Big banks have been picking up steam with the economy, but the March hiccup in job growth has investors holding their breath about whether the good times are still on.

First-quarter earnings news from Wells Fargo and JPMorgan Chase today will kick off reports by the 18 banks at the core of a financial system still recovering from the 2008 crisis. JPMorgan is expected to make $1.38 a share, up from $1.31 last year. Wells Fargo probably will say it made 88 cents a share compared with 75 cents in the first quarter of 2012, S&P Capital IQ says.

As much as the profits, analysts and economists will watch banks’ loan volumes for clues about whether credit is loose enough to nurture the recovery.

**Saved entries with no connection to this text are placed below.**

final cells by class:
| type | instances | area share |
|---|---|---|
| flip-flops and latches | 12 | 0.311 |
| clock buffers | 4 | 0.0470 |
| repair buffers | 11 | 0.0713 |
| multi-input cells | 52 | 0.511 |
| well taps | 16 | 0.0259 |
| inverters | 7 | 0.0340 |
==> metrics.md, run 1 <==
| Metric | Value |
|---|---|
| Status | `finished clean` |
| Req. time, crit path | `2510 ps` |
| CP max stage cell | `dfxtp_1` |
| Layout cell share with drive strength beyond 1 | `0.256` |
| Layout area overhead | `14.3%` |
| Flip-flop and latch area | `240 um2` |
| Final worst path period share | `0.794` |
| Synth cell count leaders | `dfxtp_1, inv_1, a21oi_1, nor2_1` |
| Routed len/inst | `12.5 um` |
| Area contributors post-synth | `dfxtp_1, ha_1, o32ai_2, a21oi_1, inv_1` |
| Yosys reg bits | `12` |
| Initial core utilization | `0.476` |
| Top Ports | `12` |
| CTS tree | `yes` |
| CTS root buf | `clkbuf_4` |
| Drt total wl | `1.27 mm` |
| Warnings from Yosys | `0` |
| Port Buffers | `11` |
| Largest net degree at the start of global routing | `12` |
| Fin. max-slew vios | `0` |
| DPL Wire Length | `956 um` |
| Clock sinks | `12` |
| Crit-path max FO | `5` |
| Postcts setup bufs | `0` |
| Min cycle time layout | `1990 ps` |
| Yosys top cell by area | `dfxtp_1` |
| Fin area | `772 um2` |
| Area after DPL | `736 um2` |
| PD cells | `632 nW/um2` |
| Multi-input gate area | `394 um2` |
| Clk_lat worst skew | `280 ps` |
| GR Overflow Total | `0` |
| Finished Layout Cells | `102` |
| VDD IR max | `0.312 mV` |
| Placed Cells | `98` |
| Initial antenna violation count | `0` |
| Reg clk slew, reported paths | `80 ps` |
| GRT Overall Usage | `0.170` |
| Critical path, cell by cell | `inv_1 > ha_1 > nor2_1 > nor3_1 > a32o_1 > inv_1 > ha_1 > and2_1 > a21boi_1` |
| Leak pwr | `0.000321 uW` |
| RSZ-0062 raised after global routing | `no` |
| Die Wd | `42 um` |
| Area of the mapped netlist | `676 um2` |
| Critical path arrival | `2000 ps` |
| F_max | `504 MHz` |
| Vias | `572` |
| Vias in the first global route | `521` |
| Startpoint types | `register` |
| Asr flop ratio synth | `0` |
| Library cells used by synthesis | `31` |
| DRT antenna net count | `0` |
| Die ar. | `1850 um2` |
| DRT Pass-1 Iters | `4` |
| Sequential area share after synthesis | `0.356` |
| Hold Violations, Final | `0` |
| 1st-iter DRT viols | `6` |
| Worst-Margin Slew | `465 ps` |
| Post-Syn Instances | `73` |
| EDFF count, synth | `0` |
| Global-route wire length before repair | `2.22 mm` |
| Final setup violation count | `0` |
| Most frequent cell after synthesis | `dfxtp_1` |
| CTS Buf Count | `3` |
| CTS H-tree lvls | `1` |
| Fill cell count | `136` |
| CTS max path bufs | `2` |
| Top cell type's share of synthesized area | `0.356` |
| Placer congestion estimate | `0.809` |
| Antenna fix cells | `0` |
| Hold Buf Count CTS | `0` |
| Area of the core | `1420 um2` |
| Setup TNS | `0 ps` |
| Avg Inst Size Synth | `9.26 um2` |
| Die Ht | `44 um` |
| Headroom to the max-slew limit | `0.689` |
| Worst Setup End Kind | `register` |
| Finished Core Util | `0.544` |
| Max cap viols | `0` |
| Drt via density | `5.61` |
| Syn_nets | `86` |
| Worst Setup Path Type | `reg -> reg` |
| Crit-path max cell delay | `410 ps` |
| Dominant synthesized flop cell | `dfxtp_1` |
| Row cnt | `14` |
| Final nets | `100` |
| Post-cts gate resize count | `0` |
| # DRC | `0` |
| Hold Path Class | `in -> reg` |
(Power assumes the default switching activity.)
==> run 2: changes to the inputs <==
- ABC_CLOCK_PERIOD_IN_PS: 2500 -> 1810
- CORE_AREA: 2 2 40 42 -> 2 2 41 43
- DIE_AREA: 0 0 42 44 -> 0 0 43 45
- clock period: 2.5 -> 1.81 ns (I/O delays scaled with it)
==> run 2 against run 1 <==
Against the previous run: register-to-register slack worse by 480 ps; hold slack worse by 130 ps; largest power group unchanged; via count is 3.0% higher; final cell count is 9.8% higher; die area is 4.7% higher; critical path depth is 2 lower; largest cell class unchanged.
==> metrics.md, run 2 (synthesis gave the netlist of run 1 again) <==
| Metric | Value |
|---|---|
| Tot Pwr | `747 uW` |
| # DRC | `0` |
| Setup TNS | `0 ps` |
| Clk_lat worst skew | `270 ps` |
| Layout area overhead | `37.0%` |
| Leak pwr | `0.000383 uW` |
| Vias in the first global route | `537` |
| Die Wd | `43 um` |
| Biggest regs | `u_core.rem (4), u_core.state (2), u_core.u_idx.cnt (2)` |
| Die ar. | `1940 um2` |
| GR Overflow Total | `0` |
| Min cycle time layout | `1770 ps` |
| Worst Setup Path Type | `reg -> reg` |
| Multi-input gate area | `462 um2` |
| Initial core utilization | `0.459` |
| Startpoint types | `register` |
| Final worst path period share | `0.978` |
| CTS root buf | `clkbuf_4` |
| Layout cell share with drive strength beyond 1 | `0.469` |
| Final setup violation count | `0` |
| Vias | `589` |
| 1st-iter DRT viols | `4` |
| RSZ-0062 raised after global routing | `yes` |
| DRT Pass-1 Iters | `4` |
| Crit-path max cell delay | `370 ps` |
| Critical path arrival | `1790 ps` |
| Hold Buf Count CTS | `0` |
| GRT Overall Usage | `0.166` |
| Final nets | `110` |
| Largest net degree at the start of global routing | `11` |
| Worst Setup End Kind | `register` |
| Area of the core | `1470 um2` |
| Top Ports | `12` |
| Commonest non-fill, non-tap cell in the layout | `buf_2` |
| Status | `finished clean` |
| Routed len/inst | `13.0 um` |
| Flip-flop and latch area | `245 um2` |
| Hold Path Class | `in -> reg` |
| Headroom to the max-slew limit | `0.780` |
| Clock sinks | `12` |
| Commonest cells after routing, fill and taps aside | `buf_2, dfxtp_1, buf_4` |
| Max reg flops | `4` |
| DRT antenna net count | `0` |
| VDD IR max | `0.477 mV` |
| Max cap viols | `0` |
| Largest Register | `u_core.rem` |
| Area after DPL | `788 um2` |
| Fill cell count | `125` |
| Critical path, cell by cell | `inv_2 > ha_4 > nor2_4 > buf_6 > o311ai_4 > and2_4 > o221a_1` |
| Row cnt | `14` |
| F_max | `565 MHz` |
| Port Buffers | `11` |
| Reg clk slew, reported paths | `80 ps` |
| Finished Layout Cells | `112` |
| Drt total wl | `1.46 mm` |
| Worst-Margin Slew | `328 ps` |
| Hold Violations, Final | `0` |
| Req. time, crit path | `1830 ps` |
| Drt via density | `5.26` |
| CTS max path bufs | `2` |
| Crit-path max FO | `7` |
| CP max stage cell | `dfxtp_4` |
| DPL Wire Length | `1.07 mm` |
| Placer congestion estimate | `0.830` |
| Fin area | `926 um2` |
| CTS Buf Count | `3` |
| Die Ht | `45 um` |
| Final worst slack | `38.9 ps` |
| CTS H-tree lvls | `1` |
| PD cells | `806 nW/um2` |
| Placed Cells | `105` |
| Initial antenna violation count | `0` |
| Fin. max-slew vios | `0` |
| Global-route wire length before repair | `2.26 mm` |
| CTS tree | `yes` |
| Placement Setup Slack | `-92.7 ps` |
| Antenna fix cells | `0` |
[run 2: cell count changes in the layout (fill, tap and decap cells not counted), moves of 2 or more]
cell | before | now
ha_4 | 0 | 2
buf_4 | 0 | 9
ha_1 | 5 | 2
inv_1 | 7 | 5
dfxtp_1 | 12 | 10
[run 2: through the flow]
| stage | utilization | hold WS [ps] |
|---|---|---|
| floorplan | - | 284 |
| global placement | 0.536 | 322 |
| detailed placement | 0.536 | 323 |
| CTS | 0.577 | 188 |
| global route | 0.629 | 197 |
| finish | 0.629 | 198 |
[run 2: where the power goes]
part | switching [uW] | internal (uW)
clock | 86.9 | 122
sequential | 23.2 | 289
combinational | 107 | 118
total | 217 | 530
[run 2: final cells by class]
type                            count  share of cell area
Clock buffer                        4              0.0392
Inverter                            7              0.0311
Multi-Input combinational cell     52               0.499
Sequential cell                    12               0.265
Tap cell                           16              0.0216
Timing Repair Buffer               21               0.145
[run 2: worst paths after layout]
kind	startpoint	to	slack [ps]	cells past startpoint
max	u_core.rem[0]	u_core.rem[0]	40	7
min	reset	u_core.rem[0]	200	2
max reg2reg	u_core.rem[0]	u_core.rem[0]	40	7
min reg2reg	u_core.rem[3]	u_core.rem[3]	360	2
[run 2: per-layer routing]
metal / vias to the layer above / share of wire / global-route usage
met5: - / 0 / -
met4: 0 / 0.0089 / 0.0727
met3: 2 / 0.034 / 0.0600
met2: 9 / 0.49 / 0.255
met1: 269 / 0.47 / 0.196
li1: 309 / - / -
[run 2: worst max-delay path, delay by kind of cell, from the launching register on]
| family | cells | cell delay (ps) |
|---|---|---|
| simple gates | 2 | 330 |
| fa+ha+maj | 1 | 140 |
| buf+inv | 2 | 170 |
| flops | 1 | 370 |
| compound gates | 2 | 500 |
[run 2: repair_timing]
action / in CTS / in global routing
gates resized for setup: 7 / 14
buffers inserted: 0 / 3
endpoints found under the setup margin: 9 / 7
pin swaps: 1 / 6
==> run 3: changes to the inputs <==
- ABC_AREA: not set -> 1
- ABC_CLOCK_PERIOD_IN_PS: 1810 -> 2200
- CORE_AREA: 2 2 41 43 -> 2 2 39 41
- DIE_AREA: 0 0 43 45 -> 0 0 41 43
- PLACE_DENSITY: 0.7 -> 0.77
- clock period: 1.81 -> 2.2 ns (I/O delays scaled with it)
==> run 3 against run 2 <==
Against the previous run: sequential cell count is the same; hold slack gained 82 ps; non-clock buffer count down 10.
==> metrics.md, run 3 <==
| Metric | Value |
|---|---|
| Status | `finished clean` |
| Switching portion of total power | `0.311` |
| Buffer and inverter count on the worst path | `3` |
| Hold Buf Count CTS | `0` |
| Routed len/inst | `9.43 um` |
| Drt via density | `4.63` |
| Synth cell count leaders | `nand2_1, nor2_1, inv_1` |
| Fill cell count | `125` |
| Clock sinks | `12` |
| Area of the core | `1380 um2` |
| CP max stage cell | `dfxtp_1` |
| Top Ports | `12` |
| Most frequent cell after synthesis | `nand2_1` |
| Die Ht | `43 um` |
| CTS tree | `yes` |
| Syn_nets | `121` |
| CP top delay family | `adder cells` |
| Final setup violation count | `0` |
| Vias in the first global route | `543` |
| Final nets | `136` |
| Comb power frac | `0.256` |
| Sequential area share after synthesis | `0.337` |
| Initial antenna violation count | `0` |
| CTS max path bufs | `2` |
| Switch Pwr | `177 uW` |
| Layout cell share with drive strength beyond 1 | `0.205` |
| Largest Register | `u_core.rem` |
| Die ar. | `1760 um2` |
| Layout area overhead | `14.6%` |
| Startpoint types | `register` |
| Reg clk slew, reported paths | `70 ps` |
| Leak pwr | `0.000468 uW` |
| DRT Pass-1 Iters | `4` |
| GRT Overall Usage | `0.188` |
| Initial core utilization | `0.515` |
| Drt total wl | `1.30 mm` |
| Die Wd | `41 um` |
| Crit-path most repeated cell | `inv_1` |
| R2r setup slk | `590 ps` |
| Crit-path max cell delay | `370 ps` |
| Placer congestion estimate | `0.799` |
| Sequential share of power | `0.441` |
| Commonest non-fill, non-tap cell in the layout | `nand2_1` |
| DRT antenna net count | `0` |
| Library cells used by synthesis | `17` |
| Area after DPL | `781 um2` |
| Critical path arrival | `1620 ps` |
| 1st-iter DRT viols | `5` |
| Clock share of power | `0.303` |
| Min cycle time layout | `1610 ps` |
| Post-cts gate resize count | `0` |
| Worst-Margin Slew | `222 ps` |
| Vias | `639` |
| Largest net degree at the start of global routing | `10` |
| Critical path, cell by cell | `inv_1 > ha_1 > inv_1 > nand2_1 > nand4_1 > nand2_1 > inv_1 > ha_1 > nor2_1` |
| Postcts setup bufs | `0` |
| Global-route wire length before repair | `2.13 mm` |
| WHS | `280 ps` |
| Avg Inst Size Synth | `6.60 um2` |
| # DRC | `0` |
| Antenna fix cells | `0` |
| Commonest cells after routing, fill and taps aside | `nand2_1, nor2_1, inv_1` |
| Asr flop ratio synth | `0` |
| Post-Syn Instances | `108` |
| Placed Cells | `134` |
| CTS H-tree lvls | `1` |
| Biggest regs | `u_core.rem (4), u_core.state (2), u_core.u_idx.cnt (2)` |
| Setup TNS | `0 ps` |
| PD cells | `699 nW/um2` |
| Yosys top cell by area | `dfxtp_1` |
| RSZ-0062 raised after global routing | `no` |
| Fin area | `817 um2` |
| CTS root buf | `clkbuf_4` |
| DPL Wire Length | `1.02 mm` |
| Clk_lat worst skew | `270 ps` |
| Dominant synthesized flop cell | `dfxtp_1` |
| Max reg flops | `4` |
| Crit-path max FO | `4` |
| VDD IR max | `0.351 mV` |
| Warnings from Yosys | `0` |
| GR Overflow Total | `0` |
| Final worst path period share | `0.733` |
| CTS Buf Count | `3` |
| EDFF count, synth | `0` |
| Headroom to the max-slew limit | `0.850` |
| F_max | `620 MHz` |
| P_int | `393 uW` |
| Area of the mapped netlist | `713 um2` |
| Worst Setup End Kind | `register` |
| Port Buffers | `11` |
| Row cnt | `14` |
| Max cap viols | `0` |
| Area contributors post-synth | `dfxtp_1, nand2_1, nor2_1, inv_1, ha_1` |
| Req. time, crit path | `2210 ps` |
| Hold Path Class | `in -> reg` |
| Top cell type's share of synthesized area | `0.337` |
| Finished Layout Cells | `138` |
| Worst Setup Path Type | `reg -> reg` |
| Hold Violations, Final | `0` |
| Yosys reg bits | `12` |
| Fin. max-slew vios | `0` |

As the nation’s largest mortgage lender by far, Wells’ results will highlight whether home buyers are stepping up and finding the loans they need. And JPMorgan, as a top investment bank, will serve as an early indicator of how bad the early 2013 weakness in investment-banking businesses like merger advisory services actually is.

“You should hear good news,” said Raymond James Financial analyst Anthony Polini.

He expects the biggest banks to post loan growth of close to 10% compared with last year, getting some growth from a better economy while continuing to steal market share from smaller institutions.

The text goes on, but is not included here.